Innovative product development and the evolution of hybrid long-term care products provides alternatives to traditional long-term care.


By Bob Price and Brian Harrigan

Seventy percent of Americans age 65 or older will need long-term care  during their lifetime, but many do not plan properly for these events. As a result, we see many who are forced to pay more than desired in taxes and sell off assets to address these expenses. The good news is there are more options today than ever before.

Innovative product development and the evolution of hybrid long-term care products provides many with a great alternative to traditional long-term care. This approach generally combines long-term care with an annuity or life insurance contract ensuring the policy holder has some type of return on investment even if the long-term care benefits are never activated. The case study below provides an example of how this tool could be useful.

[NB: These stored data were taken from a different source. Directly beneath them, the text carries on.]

Source: an optimization exercise on an open RTL-to-GDS flow (aim: small area and a short achievable clock period). Production flows keep margins and buffers that such runs may drop.
No functional check of the RTL was part of this run.
No activity file was given, so power comes from the tool's default toggle rates.

File: flow/design.v
module step_dp (
  input  wire [16:0] h,
  input  wire [16:0] x0,
  input  wire [16:0] x1,
  input  wire [16:0] x2,
  input  wire [2:0]  neg,
  input  wire        ci,
  output wire [22:0] s
);
  wire t1 = ci ^ h[0] ^ neg[0];
  wire t2 = (ci & h[0]) | (ci & neg[0]) | (h[0] & neg[0]);
  wire t3 = h[1] ^ t2;
  wire t4 = h[1] & t2;
  wire t5 = h[2] ^ neg[1] ^ x0[2];
  wire t6 = (h[2] & neg[1]) | (h[2] & x0[2]) | (neg[1] & x0[2]);
  wire t7 = x1[0] ^ t4;
  wire t8 = x1[0] & t4;
  wire t9 = h[3] ^ x0[3] ^ x1[1];
  wire t10 = (h[3] & x0[3]) | (h[3] & x1[1]) | (x0[3] & x1[1]);
  wire t11 = t8 ^ t6;
  wire t12 = t8 & t6;
  wire t13 = h[4] ^ neg[2] ^ x0[4];
  wire t14 = (h[4] & neg[2]) | (h[4] & x0[4]) | (neg[2] & x0[4]);
  wire t15 = x1[2] ^ x2[0] ^ t10;
  wire t16 = (x1[2] & x2[0]) | (x1[2] & t10) | (x2[0] & t10);
  wire t17 = t13 ^ t12;
  wire t18 = t13 & t12;
  wire t19 = h[5] ^ x0[5] ^ x1[3];
  wire t20 = (h[5] & x0[5]) | (h[5] & x1[3]) | (x0[5] & x1[3]);
  wire t21 = x2[1] ^ t14 ^ t19;
  wire t22 = (x2[1] & t14) | (x2[1] & t19) | (t14 & t19);
  wire t23 = t16 ^ t18;
  wire t24 = t16 & t18;
  wire t25 = h[6] ^ x0[6] ^ x1[4];
  wire t26 = (h[6] & x0[6]) | (h[6] & x1[4]) | (x0[6] & x1[4]);
  wire t27 = x2[2] ^ t20 ^ t25;
  wire t28 = (x2[2] & t20) | (x2[2] & t25) | (t20 & t25);
  wire t29 = t22 ^ t27;
  wire t30 = t22 & t27;
  wire t31 = h[7] ^ x0[7] ^ x1[5];
  wire t32 = (h[7] & x0[7]) | (h[7] & x1[5]) | (x0[7] & x1[5]);
  wire t33 = x2[3] ^ t26 ^ t31;
  wire t34 = (x2[3] & t26) | (x2[3] & t31) | (t26 & t31);
  wire t35 = t28 ^ t33;
  wire t36 = t28 & t33;
  wire t37 = h[8] ^ x0[8] ^ x1[6];
  wire t38 = (h[8] & x0[8]) | (h[8] & x1[6]) | (x0[8] & x1[6]);
  wire t39 = x2[4] ^ t32 ^ t37;
  wire t40 = (x2[4] & t32) | (x2[4] & t37) | (t32 & t37);
  wire t41 = t34 ^ t39;
  wire t42 = t34 & t39;
  wire t43 = h[9] ^ x0[9] ^ x1[7];
  wire t44 = (h[9] & x0[9]) | (h[9] & x1[7]) | (x0[9] & x1[7]);
  wire t45 = x2[5] ^ t38 ^ t43;
  wire t46 = (x2[5] & t38) | (x2[5] & t43) | (t38 & t43);
  wire t47 = t40 ^ t45;
  wire t48 = t40 & t45;
  wire t49 = h[10] ^ x0[10] ^ x1[8];
  wire t50 = (h[10] & x0[10]) | (h[10] & x1[8]) | (x0[10] & x1[8]);
  wire t51 = x2[6] ^ t44 ^ t49;
  wire t52 = (x2[6] & t44) | (x2[6] & t49) | (t44 & t49);
  wire t53 = t46 ^ t51;
  wire t54 = t46 & t51;
  wire t55 = h[11] ^ x0[11] ^ x1[9];
  wire t56 = (h[11] & x0[11]) | (h[11] & x1[9]) | (x0[11] & x1[9]);
  wire t57 = x2[7] ^ t50 ^ t55;
  wire t58 = (x2[7] & t50) | (x2[7] & t55) | (t50 & t55);
  wire t59 = t52 ^ t57;
  wire t60 = t52 & t57;
  wire t61 = h[12] ^ x0[12] ^ x1[10];
  wire t62 = (h[12] & x0[12]) | (h[12] & x1[10]) | (x0[12] & x1[10]);
  wire t63 = x2[8] ^ t56 ^ t61;
  wire t64 = (x2[8] & t56) | (x2[8] & t61) | (t56 & t61);
  wire t65 = t58 ^ t63;
  wire t66 = t58 & t63;
  wire t67 = h[13] ^ x0[13] ^ x1[11];
  wire t68 = (h[13] & x0[13]) | (h[13] & x1[11]) | (x0[13] & x1[11]);
  wire t69 = x2[9] ^ t62 ^ t67;
  wire t70 = (x2[9] & t62) | (x2[9] & t67) | (t62 & t67);
  wire t71 = t64 ^ t69;
  wire t72 = t64 & t69;
  wire t73 = h[14] ^ x0[14] ^ x1[12];
  wire t74 = (h[14] & x0[14]) | (h[14] & x1[12]) | (x0[14] & x1[12]);
  wire t75 = x2[10] ^ t68 ^ t73;
  wire t76 = (x2[10] & t68) | (x2[10] & t73) | (t68 & t73);
  wire t77 = t70 ^ t75;
  wire t78 = t70 & t75;
  wire t79 = h[15] ^ x0[15] ^ x1[13];
  wire t80 = (h[15] & x0[15]) | (h[15] & x1[13]) | (x0[15] & x1[13]);
  wire t81 = x2[11] ^ t74 ^ t79;
  wire t82 = (x2[11] & t74) | (x2[11] & t79) | (t74 & t79);
  wire t83 = t76 ^ t81;
  wire t84 = t76 & t81;
  wire t85 = 1'b1 ^ ~h[16] ^ x0[16];
  wire t86 = (1'b1 & ~h[16]) | (1'b1 & x0[16]) | (~h[16] & x0[16]);
  wire t87 = x1[14] ^ x2[12] ^ t80;
  wire t88 = (x1[14] & x2[12]) | (x1[14] & t80) | (x2[12] & t80);
  wire t89 = t85 ^ t82 ^ t87;
  wire t90 = (t85 & t82) | (t85 & t87) | (t82 & t87);
  wire t91 = ~neg[0] ^ x1[15] ^ x2[13];
  wire t92 = (~neg[0] & x1[15]) | (~neg[0] & x2[13]) | (x1[15] & x2[13]);
  wire t93 = t86 ^ t91 ^ t88;
  wire t94 = (t86 & t91) | (t86 & t88) | (t91 & t88);
  wire t95 = 1'b1 ^ x1[16] ^ x2[14];
  wire t96 = (1'b1 & x1[16]) | (1'b1 & x2[14]) | (x1[16] & x2[14]);
  wire t97 = t92 ^ t95;
  wire t98 = t92 & t95;
  wire t99 = ~neg[1] ^ x2[15] ^ t96;
  wire t100 = (~neg[1] & x2[15]) | (~neg[1] & t96) | (x2[15] & t96);
  wire t101 = 1'b1 ^ x2[16];
  wire t102 = 1'b1 & x2[16];
  wire t103 = t1 & x0[0];
  wire t104 = t1 ^ x0[0];
  wire t105 = x0[1] & t3;
  wire t106 = x0[1] ^ t3;
  wire t107 = t7 & t5;
  wire t108 = t7 ^ t5;
  wire t109 = t9 & t11;
  wire t110 = t9 ^ t11;
  wire t111 = t15 & t17;
  wire t112 = t15 ^ t17;
  wire t113 = t21 & t23;
  wire t114 = t21 ^ t23;
  wire t115 = t24 & t29;
  wire t116 = t24 ^ t29;
  wire t117 = t30 & t35;
  wire t118 = t30 ^ t35;
  wire t119 = t36 & t41;
  wire t120 = t36 ^ t41;
  wire t121 = t42 & t47;
  wire t122 = t42 ^ t47;
  wire t123 = t48 & t53;
  wire t124 = t48 ^ t53;
  wire t125 = t54 & t59;
  wire t126 = t54 ^ t59;
  wire t127 = t60 & t65;
  wire t128 = t60 ^ t65;
  wire t129 = t66 & t71;
  wire t130 = t66 ^ t71;
  wire t131 = t72 & t77;
  wire t132 = t72 ^ t77;
  wire t133 = t78 & t83;
  wire t134 = t78 ^ t83;
  wire t135 = t84 & t89;
  wire t136 = t84 ^ t89;
  wire t137 = t90 & t93;
  wire t138 = t90 ^ t93;
  wire t139 = t97 & t94;
  wire t140 = t97 ^ t94;
  wire t141 = t98 & t99;
  wire t142 = t98 ^ t99;
  wire t143 = t101 & t100;
  wire t144 = t101 ^ t100;
  wire t145 = ~neg[2] & t102;
  wire t146 = ~neg[2] ^ t102;
  wire t147 = t105 | (t106 & t103);
  wire t148 = t107 | (t108 & t105);
  wire t149 = t108 & t106;
  wire t150 = t109 | (t110 & t107);
  wire t151 = t110 & t108;
  wire t152 = t111 | (t112 & t109);
  wire t153 = t112 & t110;
  wire t154 = t113 | (t114 & t111);
  wire t155 = t114 & t112;
  wire t156 = t115 | (t116 & t113);
  wire t157 = t116 & t114;
  wire t158 = t117 | (t118 & t115);
  wire t159 = t118 & t116;
  wire t160 = t119 | (t120 & t117);
  wire t161 = t120 & t118;
  wire t162 = t121 | (t122 & t119);
  wire t163 = t122 & t120;
  wire t164 = t123 | (t124 & t121);
  wire t165 = t124 & t122;
  wire t166 = t125 | (t126 & t123);
  wire t167 = t126 & t124;
  wire t168 = t127 | (t128 & t125);
  wire t169 = t128 & t126;
  wire t170 = t129 | (t130 & t127);
  wire t171 = t130 & t128;
  wire t172 = t131 | (t132 & t129);
  wire t173 = t132 & t130;
  wire t174 = t133 | (t134 & t131);
  wire t175 = t134 & t132;
  wire t176 = t135 | (t136 & t133);
  wire t177 = t136 & t134;
  wire t178 = t137 | (t138 & t135);
  wire t179 = t138 & t136;
  wire t180 = t139 | (t140 & t137);
  wire t181 = t140 & t138;
  wire t182 = t141 | (t142 & t139);
  wire t183 = t142 & t140;
  wire t184 = t143 | (t144 & t141);
  wire t185 = t144 & t142;
  wire t186 = t145 | (t146 & t143);
  wire t187 = t146 & t144;
  wire t188 = 1'b1 & t145;
  wire t189 = 1'b1 & t146;
  wire t190 = t148 | (t149 & t103);
  wire t191 = t150 | (t151 & t147);
  wire t192 = t152 | (t153 & t148);
  wire t193 = t153 & t149;
  wire t194 = t154 | (t155 & t150);
  wire t195 = t155 & t151;
  wire t196 = t156 | (t157 & t152);
  wire t197 = t157 & t153;
  wire t198 = t158 | (t159 & t154);
  wire t199 = t159 & t155;
  wire t200 = t160 | (t161 & t156);
  wire t201 = t161 & t157;
  wire t202 = t162 | (t163 & t158);
  wire t203 = t163 & t159;
  wire t204 = t164 | (t165 & t160);
  wire t205 = t165 & t161;
  wire t206 = t166 | (t167 & t162);
  wire t207 = t167 & t163;
  wire t208 = t168 | (t169 & t164);
  wire t209 = t169 & t165;
  wire t210 = t170 | (t171 & t166);
  wire t211 = t171 & t167;
  wire t212 = t172 | (t173 & t168);
  wire t213 = t173 & t169;
  wire t214 = t174 | (t175 & t170);
  wire t215 = t175 & t171;
  wire t216 = t176 | (t177 & t172);
  wire t217 = t177 & t173;
  wire t218 = t178 | (t179 & t174);
  wire t219 = t179 & t175;
  wire t220 = t180 | (t181 & t176);
  wire t221 = t181 & t177;
  wire t222 = t182 | (t183 & t178);
  wire t223 = t183 & t179;
  wire t224 = t184 | (t185 & t180);
  wire t225 = t185 & t181;
  wire t226 = t186 | (t187 & t182);
  wire t227 = t187 & t183;
  wire t228 = t188 | (t189 & t184);
  wire t229 = t189 & t185;
  wire t230 = t192 | (t193 & t103);
  wire t231 = t194 | (t195 & t147);
  wire t232 = t196 | (t197 & t190);
  wire t233 = t198 | (t199 & t191);
  wire t234 = t200 | (t201 & t192);
  wire t235 = t201 & t193;
  wire t236 = t202 | (t203 & t194);
  wire t237 = t203 & t195;
  wire t238 = t204 | (t205 & t196);
  wire t239 = t205 & t197;
  wire t240 = t206 | (t207 & t198);
  wire t241 = t207 & t199;
  wire t242 = t208 | (t209 & t200);
  wire t243 = t209 & t201;
  wire t244 = t210 | (t211 & t202);
  wire t245 = t211 & t203;
  wire t246 = t212 | (t213 & t204);
  wire t247 = t213 & t205;
  wire t248 = t214 | (t215 & t206);
  wire t249 = t215 & t207;
  wire t250 = t216 | (t217 & t208);
  wire t251 = t217 & t209;
  wire t252 = t218 | (t219 & t210);
  wire t253 = t219 & t211;
  wire t254 = t220 | (t221 & t212);
  wire t255 = t221 & t213;
  wire t256 = t222 | (t223 & t214);
  wire t257 = t223 & t215;
  wire t258 = t224 | (t225 & t216);
  wire t259 = t225 & t217;
  wire t260 = t226 | (t227 & t218);
  wire t261 = t227 & t219;
  wire t262 = t228 | (t229 & t220);
  wire t263 = t229 & t221;
  wire t264 = t234 | (t235 & t103);
  wire t265 = t236 | (t237 & t147);
  wire t266 = t238 | (t239 & t190);
  wire t267 = t240 | (t241 & t191);
  wire t268 = t242 | (t243 & t230);
  wire t269 = t244 | (t245 & t231);
  wire t270 = t246 | (t247 & t232);
  wire t271 = t248 | (t249 & t233);
  wire t272 = t250 | (t251 & t234);
  wire t273 = t251 & t235;
  wire t274 = t252 | (t253 & t236);
  wire t275 = t253 & t237;
  wire t276 = t254 | (t255 & t238);
  wire t277 = t255 & t239;
  wire t278 = t256 | (t257 & t240);
  wire t279 = t257 & t241;
  wire t280 = t258 | (t259 & t242);
  wire t281 = t259 & t243;
  wire t282 = t260 | (t261 & t244);
  wire t283 = t261 & t245;
  wire t284 = t262 | (t263 & t246);
  wire t285 = t263 & t247;
  wire t286 = t272 | (t273 & t103);
  wire t287 = t274 | (t275 & t147);
  wire t288 = t276 | (t277 & t190);
  wire t289 = t278 | (t279 & t191);
  wire t290 = t280 | (t281 & t230);
  wire t291 = t282 | (t283 & t231);
  wire t292 = t284 | (t285 & t232);
  wire t293 = t106 ^ t103;
  wire t294 = t108 ^ t147;
  wire t295 = t110 ^ t190;
  wire t296 = t112 ^ t191;
  wire t297 = t114 ^ t230;
  wire t298 = t116 ^ t231;
  wire t299 = t118 ^ t232;
  wire t300 = t120 ^ t233;
  wire t301 = t122 ^ t264;
  wire t302 = t124 ^ t265;
  wire t303 = t126 ^ t266;
  wire t304 = t128 ^ t267;
  wire t305 = t130 ^ t268;
  wire t306 = t132 ^ t269;
  wire t307 = t134 ^ t270;
  wire t308 = t136 ^ t271;
  wire t309 = t138 ^ t286;
  wire t310 = t140 ^ t287;
  wire t311 = t142 ^ t288;
  wire t312 = t144 ^ t289;
  wire t313 = t146 ^ t290;
  wire t314 = 1'b1 ^ t291;
  assign s = {t314, t313, t312, t311, t310, t309, t308, t307, t306, t305, t304, t303, t302, t301, t300, t299, t298, t297, t296, t295, t294, t293, t104};
endmodule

A couple both 65 years of age met with us recently. Having gone through the stress of helping parents establish services and pay for long-term care they prefer to spare their children of this experience. Unfortunately, the parents they helped  waited too long and were not healthy enough to qualify for coverage. As a result their assets including retirement savings were rapidly depleted.

Additionally, the crash from 2008 caused 45 percent of their brokerage account and IRA savings to be eliminated. Making matters worse, capital gains tax and  income tax on needed monies pushed them into a higher tax bracket. By taking $10,000 per month to cover long-term care expenses, the parents were pushing into a higher tax bracket, forcing them to pay higher taxes on nearly all of their income.

This could’ve been avoided with proper insurance coverage and planning. Determined not to repeat what their parents went through, the couple met with us to review options. They had done a great job accumulating assets for retirement by having brokerage accounts and IRAs totaling  $1 million of mixed investments.  Sixty percent of their savings was in safe investments yielding 3-4 percent interest annually. They also had an annuity which provided growing lifetime income and an indexed life insurance policy for tax free  income during retirement.

Although they had done a good job accumulating these assets, they hadn’t yet planned how to protect and distribute them. The life policies they purchased years ago did not provide this coverage like many on the market today offer. The other accounts did not include any long term care benefits either.  In an attempt to avoid what they had gone through previously, we discussed their health and qualified them for a joint life insurance policy providing them both with lifetime long-term care coverage. The policy guaranteed a return of premiums paid, included a 4 percent guarantee on growth  and a lifetime long-term care benefit of $7,500 a month per person. It also included a death benefit of $360,000 that would go to their kids income tax free.

This is only one of many options available on the market today that can address these types of  needs. The policy’s $7,500 monthly per person limit comes to them income tax free  and has reduced the potential need for them to liquidate their accounts for medical expenses. The ability  to use money from both taxable and non-taxable accounts to supplement costs of care also improved their ability to stretch their savings and  make possible  leaving more financial support like helping with college tuition for  grandchildren.